Cosa prevede la Legge 148 del 1990 sulla scuola elementare
La Legge 148, approvata il 15 giugno 1990, rappresenta un punto fermo nel sistema educativo italiano, specialmente per quanto riguarda la scuola elementare. Questa norma ribadisce con chiarezza il ruolo centrale della scuola primaria all'interno dell’istruzione obbligatoria, sottolineando che non si tratta solo di un luogo di apprendimento, ma di una fondamentale agenzia formativa per la crescita della persona.

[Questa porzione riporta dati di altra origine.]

Context: an optimization exercise on an open-source flow, tuned for small area, a short achievable clock period and few clock cycles. The choices shown serve that exercise and are no tape-out recipe.
Function was checked by simulation only, so behaviour that the tests miss may differ from the original.
Power is estimated from default activity; no workload was simulated.

## run 1
==> flow/design.v (excerpt) <==
module cpu (
    input  wire        clk,
    input  wire        reset,
    output wire [31:0] mem_addr,
    output wire [31:0] mem_wdata,
    output wire        mem_we,
    input  wire [31:0] mem_rdata
);
For scale: about 73000 sq um of cells after synthesis.
==> flow/config.mk <==
export PLATFORM = sky130hd
export DESIGN_NAME = cpu
export DESIGN_NICKNAME = cpu
export VERILOG_FILES = /design/flow/design.v
export SDC_FILE = /design/flow/constraint.sdc
export NUM_CORES = 4
export LEC_CHECK = 0
export CAP_MARGIN = 30
export CORE_MARGIN = 2
export CORE_UTILIZATION = 40
export SLEW_MARGIN = 30
==> flow/constraint.sdc <==
create_clock -name core_clock -period 22.0 [get_ports {clk}]
set_input_delay 4.4000 -clock core_clock [delete_from_list [all_inputs] [get_ports {clk}]]
set_output_delay 4.4000 -clock core_clock [all_outputs]
set_load 0.01 [all_outputs]
standard.sh (not shown) runs the stock make flow with config.mk's settings and CLKGATE_MAP_FILE= SYNTH_SCRIPT=/design/flow/synth_recipe.tcl, a recipe that flattens the netlist after the stock synthesis.
==> flow/flow/run.sh <==
#!/bin/bash
# Own layout flow: the standard synthesis unchanged, then the standard
# layout with a larger setup-slack margin for ORFS's repair_timing, so that the
# layout is optimised for a clock well below the 22 ns it is signed off at.
# Each step's full output goes to a log file in the work folder.
set -euo pipefail
bash standard.sh synth > synth.log 2>&1
bash standard.sh SETUP_SLACK_MARGIN=16.5 finish > layout.log 2>&1
Run 1: PASS, flow complete, no timing, DRC or antenna violations
Testbench counts of run 1, summed over its fixed seeds: cycles 28,911.
Changes in run 2 relative to run 1:
- a change of CORE_UTILIZATION from 40 to 50
- an added CTS_BUF_LIST of sky130_fd_sc_hd__clkbuf_8
- an added PLACE_DENSITY of 0.7
-- flow/flow/run.sh --
<<< run 1, line 8
bash standard.sh SETUP_SLACK_MARGIN=16.5 finish > layout.log 2>&1
>>> run 2, line 8
bash standard.sh SETUP_SLACK_MARGIN=16 finish > layout.log 2>&1
==> results.txt <==
Run 2: flow completed, timing, DRC and antenna clean. Run 1 | status: complete | timing, DRC, antenna: pass. Looking at die area across both flows, run 2 is the stronger of the two, with run 1 trailing. Side by side, total power of the final layout turned out lower in run 2 than in run 1. [run 2] fraction of area in registers rose 2.8 points relative to run 1. | number of global-route vias before repair | run 2 vs run 1 | about 1.8% lower |. Going from run 1 to run 2, number of signal-net inverters in the final layout shrank by a little under 10%. Relative to run 1, final-layout clock buffer total has increased by about 19% in run 2. Ratio of final minimum period to clock period of run 1 is on par with run 2. For number of filler cells placed in the layout, dividing the value from run 1 by the value from run 2 gives 1.4. Diff run 1 -> run 2 | number of vias in the routed layout | decrease of about 1.6%.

La legge afferma che la scuola elementare concorre alla formazione dell’uomo e del cittadino, in linea con i principi sanciti dalla Costituzione italiana. Significa che fin dai primi anni di vita scolastica, l’obiettivo non è soltanto insegnare a leggere, scrivere e contare, ma anche coltivare valori come il rispetto, la responsabilità e la partecipazione sociale.Un aspetto particolarmente importante della legge è l’attenzione alla diversità. La scuola è chiamata a rispettare e valorizzare le differenze individuali, sociali e culturali di ogni alunno. Questo approccio ha aperto la strada a una didattica più inclusiva, in cui ogni bambino, indipendentemente dal proprio background, ha il diritto di essere riconosciuto e supportato nel proprio percorso di crescita.
Negli anni, questa legge ha ispirato molte riforme e pratiche didattiche orientate all’integrazione e alla personalizzazione dell’insegnamento. Ancora oggi, il suo spirito guida l’azione educativa nelle aule di tutta Italia, ricordandoci che la scuola è prima di tutto una comunità di persone, non solo un luogo di studio.